Many artists do not keep a catalogue of their work which can lead to issues of attribution years after their death.  Attribution of a work can lead to decades, if not centuries, of scholars arguing “yes, it is”–“no, it isn’t”–“no, wait, it really is”.  The value of the work itself can follow this roller-coaster ride of yes-no-yes as well.  In recent years, purchasers of seemingly valuable works have sued experts who have declared the works mere “copies” or “in the school of” and not by the artist the purchaser thought he was buying.  Such lawsuits have chilled the appraisal market, and in conjunction, scholarship.  There have been several interesting stories in the Art Newspaper in the last month or so dealing with the issue of attribution.

The first is an interesting and thought-provoking essay on whether the art world should depend on so-called “experts” for attribution, or the connoisseurs.  The author argues that the art world should pay more attention to the connoisseurs (a group traditionally ignored by those deemed as experts) because these are the ones who not only devote their lives to a particular artist, but study the whole period that influenced that particular artist and his/her contemporaries.  Connoisseurs also study the contemporaries.  They study the paintings themselves, and are well schooled in the methodology, tools and style of an artist.  On the other hand, the author continues, “experts” are considered to be such because they’ve written a monograph on a particular artist…or perhaps a catalogue raissonne.  But they’ve done little research by handling the painting themselves.  It is an intriguing argument.
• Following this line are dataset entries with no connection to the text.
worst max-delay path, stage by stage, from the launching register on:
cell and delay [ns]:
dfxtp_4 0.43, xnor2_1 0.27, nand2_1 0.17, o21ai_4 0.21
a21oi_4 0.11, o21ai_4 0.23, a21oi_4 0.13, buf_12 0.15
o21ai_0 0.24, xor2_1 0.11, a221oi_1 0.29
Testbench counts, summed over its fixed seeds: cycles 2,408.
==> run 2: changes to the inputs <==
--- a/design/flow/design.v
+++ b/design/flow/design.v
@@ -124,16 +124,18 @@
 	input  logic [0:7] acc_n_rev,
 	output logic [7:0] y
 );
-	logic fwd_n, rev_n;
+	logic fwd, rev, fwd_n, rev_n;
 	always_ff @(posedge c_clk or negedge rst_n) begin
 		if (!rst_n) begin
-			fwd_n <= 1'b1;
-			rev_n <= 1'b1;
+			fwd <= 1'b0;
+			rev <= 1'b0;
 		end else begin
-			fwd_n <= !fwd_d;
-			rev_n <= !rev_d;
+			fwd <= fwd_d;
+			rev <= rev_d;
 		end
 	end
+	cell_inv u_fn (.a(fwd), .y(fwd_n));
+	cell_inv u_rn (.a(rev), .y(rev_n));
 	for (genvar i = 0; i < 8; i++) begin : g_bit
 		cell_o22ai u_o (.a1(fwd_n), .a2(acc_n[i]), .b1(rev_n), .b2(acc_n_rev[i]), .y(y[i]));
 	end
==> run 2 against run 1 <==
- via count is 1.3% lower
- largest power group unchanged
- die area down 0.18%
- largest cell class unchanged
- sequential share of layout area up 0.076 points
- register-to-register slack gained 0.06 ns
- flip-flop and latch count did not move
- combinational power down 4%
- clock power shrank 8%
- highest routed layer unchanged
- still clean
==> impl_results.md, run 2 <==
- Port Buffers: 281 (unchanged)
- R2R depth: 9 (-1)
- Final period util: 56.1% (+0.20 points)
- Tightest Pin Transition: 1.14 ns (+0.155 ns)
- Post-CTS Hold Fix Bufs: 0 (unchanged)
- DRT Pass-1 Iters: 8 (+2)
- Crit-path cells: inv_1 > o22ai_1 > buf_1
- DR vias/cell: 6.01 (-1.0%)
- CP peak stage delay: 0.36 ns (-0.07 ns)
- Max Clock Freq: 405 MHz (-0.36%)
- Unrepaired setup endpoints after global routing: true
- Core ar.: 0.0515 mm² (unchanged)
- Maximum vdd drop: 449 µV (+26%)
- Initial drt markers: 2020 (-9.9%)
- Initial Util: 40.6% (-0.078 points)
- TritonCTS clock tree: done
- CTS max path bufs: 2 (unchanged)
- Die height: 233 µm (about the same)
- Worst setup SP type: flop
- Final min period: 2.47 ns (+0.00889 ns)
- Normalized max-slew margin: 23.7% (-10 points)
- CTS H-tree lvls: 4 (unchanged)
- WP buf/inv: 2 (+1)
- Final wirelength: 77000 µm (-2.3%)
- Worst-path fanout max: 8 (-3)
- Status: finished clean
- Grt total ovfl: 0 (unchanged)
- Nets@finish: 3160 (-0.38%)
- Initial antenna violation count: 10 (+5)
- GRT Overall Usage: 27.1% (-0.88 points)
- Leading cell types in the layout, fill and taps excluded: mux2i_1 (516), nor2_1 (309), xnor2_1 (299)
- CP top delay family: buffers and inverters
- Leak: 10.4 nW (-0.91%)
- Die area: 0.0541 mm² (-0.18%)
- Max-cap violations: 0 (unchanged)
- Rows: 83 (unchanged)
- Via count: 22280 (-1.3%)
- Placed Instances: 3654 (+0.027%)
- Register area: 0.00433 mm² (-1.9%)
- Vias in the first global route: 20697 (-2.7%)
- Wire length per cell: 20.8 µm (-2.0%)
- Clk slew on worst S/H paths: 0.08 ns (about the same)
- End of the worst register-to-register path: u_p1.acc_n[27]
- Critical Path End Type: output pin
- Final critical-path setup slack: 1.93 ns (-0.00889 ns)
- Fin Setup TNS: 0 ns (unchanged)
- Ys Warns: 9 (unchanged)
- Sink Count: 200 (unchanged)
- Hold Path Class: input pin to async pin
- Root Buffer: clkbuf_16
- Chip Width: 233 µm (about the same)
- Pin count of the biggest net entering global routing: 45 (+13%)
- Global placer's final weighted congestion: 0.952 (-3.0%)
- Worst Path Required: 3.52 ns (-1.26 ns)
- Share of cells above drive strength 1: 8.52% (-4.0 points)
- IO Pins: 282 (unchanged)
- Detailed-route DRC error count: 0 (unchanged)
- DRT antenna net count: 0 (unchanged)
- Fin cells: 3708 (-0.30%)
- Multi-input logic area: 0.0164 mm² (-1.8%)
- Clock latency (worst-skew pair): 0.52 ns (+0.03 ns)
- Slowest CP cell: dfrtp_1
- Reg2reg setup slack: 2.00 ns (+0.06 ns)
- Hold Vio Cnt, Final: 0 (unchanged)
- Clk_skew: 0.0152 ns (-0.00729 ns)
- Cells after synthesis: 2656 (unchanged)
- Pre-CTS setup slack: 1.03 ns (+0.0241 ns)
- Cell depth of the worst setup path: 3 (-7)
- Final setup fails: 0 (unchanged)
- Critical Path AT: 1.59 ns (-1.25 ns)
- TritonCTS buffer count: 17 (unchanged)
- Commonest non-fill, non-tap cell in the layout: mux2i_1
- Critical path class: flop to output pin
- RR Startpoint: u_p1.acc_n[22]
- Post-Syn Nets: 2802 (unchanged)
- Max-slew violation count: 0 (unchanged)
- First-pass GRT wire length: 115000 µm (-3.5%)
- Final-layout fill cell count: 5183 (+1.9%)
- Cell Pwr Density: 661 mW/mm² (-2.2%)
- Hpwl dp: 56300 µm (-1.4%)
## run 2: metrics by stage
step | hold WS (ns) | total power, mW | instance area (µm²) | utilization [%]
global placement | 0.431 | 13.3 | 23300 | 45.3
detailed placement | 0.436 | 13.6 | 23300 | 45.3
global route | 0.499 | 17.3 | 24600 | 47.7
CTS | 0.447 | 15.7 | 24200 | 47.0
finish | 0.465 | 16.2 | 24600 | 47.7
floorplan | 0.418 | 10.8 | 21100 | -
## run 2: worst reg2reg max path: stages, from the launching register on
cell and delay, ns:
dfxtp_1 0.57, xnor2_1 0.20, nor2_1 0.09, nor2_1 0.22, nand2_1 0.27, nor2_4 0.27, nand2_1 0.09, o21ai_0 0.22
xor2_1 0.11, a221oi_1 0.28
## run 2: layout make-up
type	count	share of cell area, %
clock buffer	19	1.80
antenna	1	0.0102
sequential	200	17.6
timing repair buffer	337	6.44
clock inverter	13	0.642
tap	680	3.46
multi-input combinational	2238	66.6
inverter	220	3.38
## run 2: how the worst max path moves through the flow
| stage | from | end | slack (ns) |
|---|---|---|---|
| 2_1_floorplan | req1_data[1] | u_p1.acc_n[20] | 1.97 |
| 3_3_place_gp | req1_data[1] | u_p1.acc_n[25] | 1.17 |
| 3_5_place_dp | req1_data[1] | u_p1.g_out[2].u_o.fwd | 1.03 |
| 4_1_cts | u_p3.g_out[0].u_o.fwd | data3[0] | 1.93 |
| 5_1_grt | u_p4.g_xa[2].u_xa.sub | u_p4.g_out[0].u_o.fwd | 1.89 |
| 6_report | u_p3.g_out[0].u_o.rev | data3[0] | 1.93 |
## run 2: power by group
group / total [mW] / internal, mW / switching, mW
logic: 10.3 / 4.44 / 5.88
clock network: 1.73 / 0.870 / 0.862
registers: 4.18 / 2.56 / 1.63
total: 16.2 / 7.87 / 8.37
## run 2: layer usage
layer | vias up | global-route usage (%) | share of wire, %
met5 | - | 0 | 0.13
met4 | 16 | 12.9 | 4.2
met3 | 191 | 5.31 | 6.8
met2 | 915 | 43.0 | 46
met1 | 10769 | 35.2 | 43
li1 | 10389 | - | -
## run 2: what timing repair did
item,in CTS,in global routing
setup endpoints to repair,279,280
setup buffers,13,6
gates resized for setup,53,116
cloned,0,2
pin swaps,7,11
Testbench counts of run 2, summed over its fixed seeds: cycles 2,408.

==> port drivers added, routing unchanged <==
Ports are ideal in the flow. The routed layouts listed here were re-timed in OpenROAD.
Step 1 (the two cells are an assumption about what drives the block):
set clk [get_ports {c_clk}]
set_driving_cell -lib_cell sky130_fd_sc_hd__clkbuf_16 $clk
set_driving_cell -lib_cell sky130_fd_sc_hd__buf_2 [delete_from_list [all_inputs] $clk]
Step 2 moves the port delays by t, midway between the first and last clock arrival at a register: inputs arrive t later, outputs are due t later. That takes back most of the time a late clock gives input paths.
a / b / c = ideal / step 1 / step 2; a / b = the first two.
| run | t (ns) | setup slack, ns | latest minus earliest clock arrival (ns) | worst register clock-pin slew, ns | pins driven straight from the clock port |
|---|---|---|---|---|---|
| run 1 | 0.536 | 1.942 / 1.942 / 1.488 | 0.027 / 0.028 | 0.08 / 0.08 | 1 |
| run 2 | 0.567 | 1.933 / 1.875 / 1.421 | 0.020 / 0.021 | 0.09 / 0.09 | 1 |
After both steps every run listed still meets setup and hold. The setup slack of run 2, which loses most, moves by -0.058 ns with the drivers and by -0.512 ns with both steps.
This design comes from an exercise in tuning for small area, a short achievable clock period and few clock cycles per item on the open sky130 flow, not from production work. Function was checked by simulation only, so behaviour that the tests miss may differ from the original. Power and IR drop assume default switching activity.

$ cat flow/design.v
`timescale 1ns / 1ps
package bds_pkg;
  localparam logic [13:0] TolReset  = 14'd200;
  localparam logic [15:0] RatioNone = 16'hFFFF;
  localparam logic [15:0] RatioUnit = 16'd10000;
endpackage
The second discusses the dismissal of a case by group of collectors against a foundation that attributes art.  According to the article, a Manhattan federal court dismissed a claim against the Keith Haring Foundation.  The suit was brought by collectors who sought to have their collection formally authenticated.  The Foundation refused to authenticate the collection because it considered the collection to be “not authentic”.  The collectors attempted to bring an anti-trust suit, claiming that the Foundation conspired with galleries and auction houses to create a monopoly for the works the Foundation wanted to sell.  The court dismissed the action, saying that a refusal by any organization or individual to authenticate a work was not a conspiracy but “an independent and lawful action”.

The third discusses an attempt by the New York legislature to create a statute that protects art experts from lawsuits arising from evaluations of works of art that result in no attribution–in other words, the work was not by the artist in question.  It is an interesting development in the law dealing with the art market.  The hope is that such legislation will allow experts to freely give their opinion without fear of being sued–that it will stimulate scholarly research and discussion.  However, there is some fear that if the legislature is not careful in its wording, it might give experts too much protection, leading them to make determinations without properly doing their homework.

All three articles highlight the issues that surround the authentication of art.  There is no simple solution, but scholars should be able to debate the authenticity of a work without fearing a crippling lawsuit.  The fact that a New York court was willing to dismiss such a suit brings hope.  In the meantime, it is worth watching to see if New York proposes legislation that protects experts and scholars from those who did not heed the warning caveat emptor.